● **What you need to do**: Write out every line below that contains "output".

+--

### src/rtl/tpx3_shutter_seq_pkg.sv
// tpx3_shutter_seq_pkg: shared widths and sequencer state encoding
package tpx3_shutter_seq_pkg;
   localparam int TPX3_CNT_WIDTH = 32;
   localparam int TPX3_REP_WIDTH = 16;
   typedef enum logic [2:0] {
      ST_IDLE,
      ST_T0,
      ST_DELAY,
      ST_OPEN,
      ST_GAP,
      ST_FIN
   } state_t;
endpackage
===== src/rtl/alu_muldiv_iter.sv =====
// ============================================================================
// Module  : alu_muldiv_iter
// Brief   : Iterative RISC-V M-extension multiply/divide, one bit per cycle.
// Revision: 1.0 - initial release
// ============================================================================
`default_nettype none

module alu_muldiv_iter #(
  parameter int Width = 32
) (
  input  logic             clk,
  input  logic             rst_n,
  input  logic             start,
  input  logic [2:0]       op,
  input  logic [Width-1:0] A1,
  input  logic [Width-1:0] A2,
  output logic             busy,
  output logic             done,
  output logic [Width-1:0] Y,
  output logic             zero
);

  localparam int CntW = $clog2(Width + 1);

  typedef enum logic [1:0] {
    IDLE = 2'd0,
    CALC = 2'd1,
    FIX  = 2'd2
  } state_t;

  state_t state, state_next;

  logic [2:0]         op_q;
  logic               spec_q;
  logic               neg_q;
  logic               rem_neg_q;
  logic [Width-1:0]   operand;
  logic [2*Width-1:0] acc;
  logic [CntW-1:0]    cnt;

  logic               a_signed, b_signed, a_neg, b_neg;
  logic [Width-1:0]   a_mag, b_mag;
  logic               div_zero, div_ovf, special;
  logic [Width-1:0]   preset;
  logic [Width:0]     mul_sum;
  logic [Width:0]     div_shift, div_diff;
  logic [2*Width-1:0] mul_next, div_next;
  logic [2*Width-1:0] prod;
  logic [Width-1:0]   quo, rem, result;

  // Accept-time decode: signedness, magnitudes and the two divide special cases
  always_comb begin
    a_signed = (op == 3'b000) || (op == 3'b001) || (op == 3'b010) ||
               (op == 3'b100) || (op == 3'b110);
    b_signed = (op == 3'b000) || (op == 3'b001) ||
               (op == 3'b100) || (op == 3'b110);
    a_neg    = a_signed & A1[Width-1];
    b_neg    = b_signed & A2[Width-1];
    a_mag    = a_neg ? (~A1 + 1'b1) : A1;
    b_mag    = b_neg ? (~A2 + 1'b1) : A2;
    div_zero = op[2] && (A2 == '0);
    div_ovf  = op[2] && !op[0] && (A1 == {1'b1, {(Width-1){1'b0}}}) && (A2 == '1);
    special  = div_zero || div_ovf;
    preset   = '0;
    if (div_zero) begin
      preset = op[1] ? A1 : '1;
    end else if (div_ovf) begin
      preset = op[1] ? '0 : A1;
    end
  end

  // Multiply keeps {carry+high, multiplier} and shifts right; divide keeps
  // {remainder, dividend/quotient} and shifts left with a Width+1 trial subtract.
  always_comb begin
    mul_sum   = {1'b0, acc[2*Width-1:Width]} + (acc[0] ? {1'b0, operand} : '0);
    mul_next  = {mul_sum, acc[Width-1:1]};
    div_shift = acc[2*Width-1:Width-1];
    div_diff  = div_shift - {1'b0, operand};
    div_next  = {(div_diff[Width] ? div_shift[Width-1:0] : div_diff[Width-1:0]),
                 acc[Width-2:0], ~div_diff[Width]};
  end

  always_comb begin
    prod   = neg_q ? (~acc + 1'b1) : acc;
    quo    = neg_q ? (~acc[Width-1:0] + 1'b1) : acc[Width-1:0];
    rem    = rem_neg_q ? (~acc[2*Width-1:Width] + 1'b1) : acc[2*Width-1:Width];
    result = '0;
    if (spec_q) begin
      result = acc[Width-1:0];
    end else begin
      case (op_q)
        3'b000:                 result = prod[Width-1:0];
        3'b001, 3'b010, 3'b011: result = prod[2*Width-1:Width];
        3'b100, 3'b101:         result = quo;
        default:                result = rem;
      endcase
    end
  end

  always_comb begin
    state_next = state;
    case (state)
      IDLE:    if (start) state_next = special ? FIX : CALC;
      CALC:    if (cnt == CntW'(1)) state_next = FIX;
      FIX:     state_next = IDLE;
      default: state_next = IDLE;
    endcase
  end

  always_ff @(posedge clk or negedge rst_n) begin
    if (!rst_n) state <= IDLE;
    else        state <= state_next;
  end

  always_ff @(posedge clk or negedge rst_n) begin
    if (!rst_n) begin
      op_q      <= '0;
      spec_q    <= 1'b0;
      neg_q     <= 1'b0;
      rem_neg_q <= 1'b0;
      operand   <= '0;
      acc       <= '0;
      cnt       <= '0;
      busy      <= 1'b0;
      done      <= 1'b0;
      Y         <= '0;
      zero      <= 1'b1;
    end else begin
      done <= 1'b0;
      case (state)
        IDLE: begin
          if (start) begin
            op_q      <= op;
            spec_q    <= special;
            neg_q     <= a_neg ^ b_neg;
            rem_neg_q <= a_neg;
            operand   <= op[2] ? b_mag : a_mag;
            acc       <= special ? {{Width{1'b0}}, preset}
                       : (op[2] ? {{Width{1'b0}}, a_mag} : {{Width{1'b0}}, b_mag});
            cnt       <= CntW'(Width);
            busy      <= 1'b1;
          end
        end
        CALC: begin
          cnt <= cnt - 1'b1;
          acc <= op_q[2] ? div_next : mul_next;
        end
        FIX: begin
          Y    <= result;
          zero <= (result == '0);
          done <= 1'b1;
          busy <= 1'b0;
        end
        default: ;
      endcase
    end
  end

endmodule

`default_nettype wire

+--

● **Result of the task**:
  output logic             busy,
  output logic             done,
  output logic [Width-1:0] Y,
  output logic             zero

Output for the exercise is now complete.